A Fast Method for Lasso and Logistic Lasso
This work provides a faster solution for researchers and practitioners dealing with high-dimensional data in compressed sensing and regression tasks, but it is incremental as it builds on existing solvers with an active set strategy.
The paper tackles the problem of solving compressed sensing, Lasso regression, and Logistic Lasso regression more efficiently by proposing a fast method that uses an active set approach, achieving speedups of up to 31.41 times over existing solvers like GPSR.

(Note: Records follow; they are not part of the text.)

==> src/rtl/eoi_storm_ctl.sv <==
module eoi_storm_ctl #(
  parameter int NPINS       = 24,
  parameter int VEC_W       = 8,
  parameter int STORM_LIMIT = 10000,
  parameter int DELAY_CYC   = 1250000
) (
  input  logic                   clk,
  input  logic                   rst_n,
  input  logic                   eoi_valid,
  input  logic [VEC_W-1:0]       eoi_vector,
  input  logic                   eoi_level,
  input  logic                   directed_eoi,
  input  logic [NPINS*VEC_W-1:0] pin_vector,
  input  logic [NPINS-1:0]       pin_level,
  input  logic [NPINS-1:0]       pin_mask,
  input  logic [NPINS-1:0]       pin_pending,
  input  logic [NPINS-1:0]       pin_remote,
  output logic                   busy,
  output logic [NPINS-1:0]       clr_remote,
  output logic [NPINS-1:0]       svc_req
);
  localparam int IDX_W = (NPINS > 1) ? $clog2(NPINS) : 1;
  localparam int CNT_W = $clog2(STORM_LIMIT + 1);
  localparam int TMR_W = $clog2(DELAY_CYC + 1);
  localparam logic [IDX_W-1:0] LAST = IDX_W'(NPINS - 1);

  logic [IDX_W-1:0] idx;
  logic [VEC_W-1:0] vec_q;
  logic             act_q;
  logic [CNT_W-1:0] cnt [NPINS];
  logic             tmr_run;
  logic [TMR_W-1:0] tmr_cnt;

  logic [VEC_W-1:0] cur_vec;
  logic             hit, want, storm, fire;
  logic [NPINS-1:0] sel, sweep_set;

  assign cur_vec   = pin_vector[idx*VEC_W +: VEC_W];
  assign sel       = NPINS'(1) << idx;
  assign hit       = busy && act_q && pin_level[idx] && (cur_vec == vec_q);
  assign want      = hit && !pin_mask[idx] && pin_pending[idx];
  assign storm     = want && (cnt[idx] == CNT_W'(STORM_LIMIT - 1));
  assign fire      = tmr_run && (tmr_cnt == '0);
  assign sweep_set = pin_level & pin_pending & ~pin_remote;

  always_ff @(posedge clk) begin
    if (!rst_n) begin
      busy       <= 1'b0;
      idx        <= '0;
      vec_q      <= '0;
      act_q      <= 1'b0;
      tmr_run    <= 1'b0;
      tmr_cnt    <= '0;
      clr_remote <= '0;
      svc_req    <= '0;
      for (int i = 0; i < NPINS; i++) cnt[i] <= '0;
    end else begin
      clr_remote <= hit ? sel : '0;
      svc_req    <= ((want && !storm) ? sel : '0) | (fire ? sweep_set : '0);

      if (hit) begin
        if (want) cnt[idx] <= storm ? '0 : cnt[idx] + CNT_W'(1);
        else      cnt[idx] <= '0;
      end

      if (fire)         tmr_run <= 1'b0;
      else if (tmr_run) tmr_cnt <= tmr_cnt - TMR_W'(1);
      else if (storm) begin
        tmr_run <= 1'b1;
        tmr_cnt <= TMR_W'(DELAY_CYC - 1);
      end

      if (!busy) begin
        if (eoi_valid) begin
          busy  <= 1'b1;
          idx   <= '0;
          vec_q <= eoi_vector;
          act_q <= eoi_level && !directed_eoi;
        end
      end else if (idx == LAST) begin
        busy <= 1'b0;
      end else begin
        idx <= idx + IDX_W'(1);
      end
    end
  end
endmodule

We propose a fast method for solving compressed sensing, Lasso regression, and Logistic Lasso regression problems that iteratively runs an appropriate solver using an active set approach. We design a strategy to update the active set that achieves a large speedup over a single call of several solvers, including gradient projection for sparse reconstruction (GPSR), lassoglm of Matlab, and glmnet. For compressed sensing, the hybrid of our method and GPSR is 31.41 times faster than GPSR on average for Gaussian ensembles and 25.64 faster on average for binary ensembles. For Lasso regression, the hybrid of our method and GPSR achieves a 30.67-fold average speedup in our experiments. In our experiments on Logistic Lasso regression, the hybrid of our method and lassoglm gives an 11.95-fold average speedup, and the hybrid of our method and glmnet gives a 1.40-fold average speedup.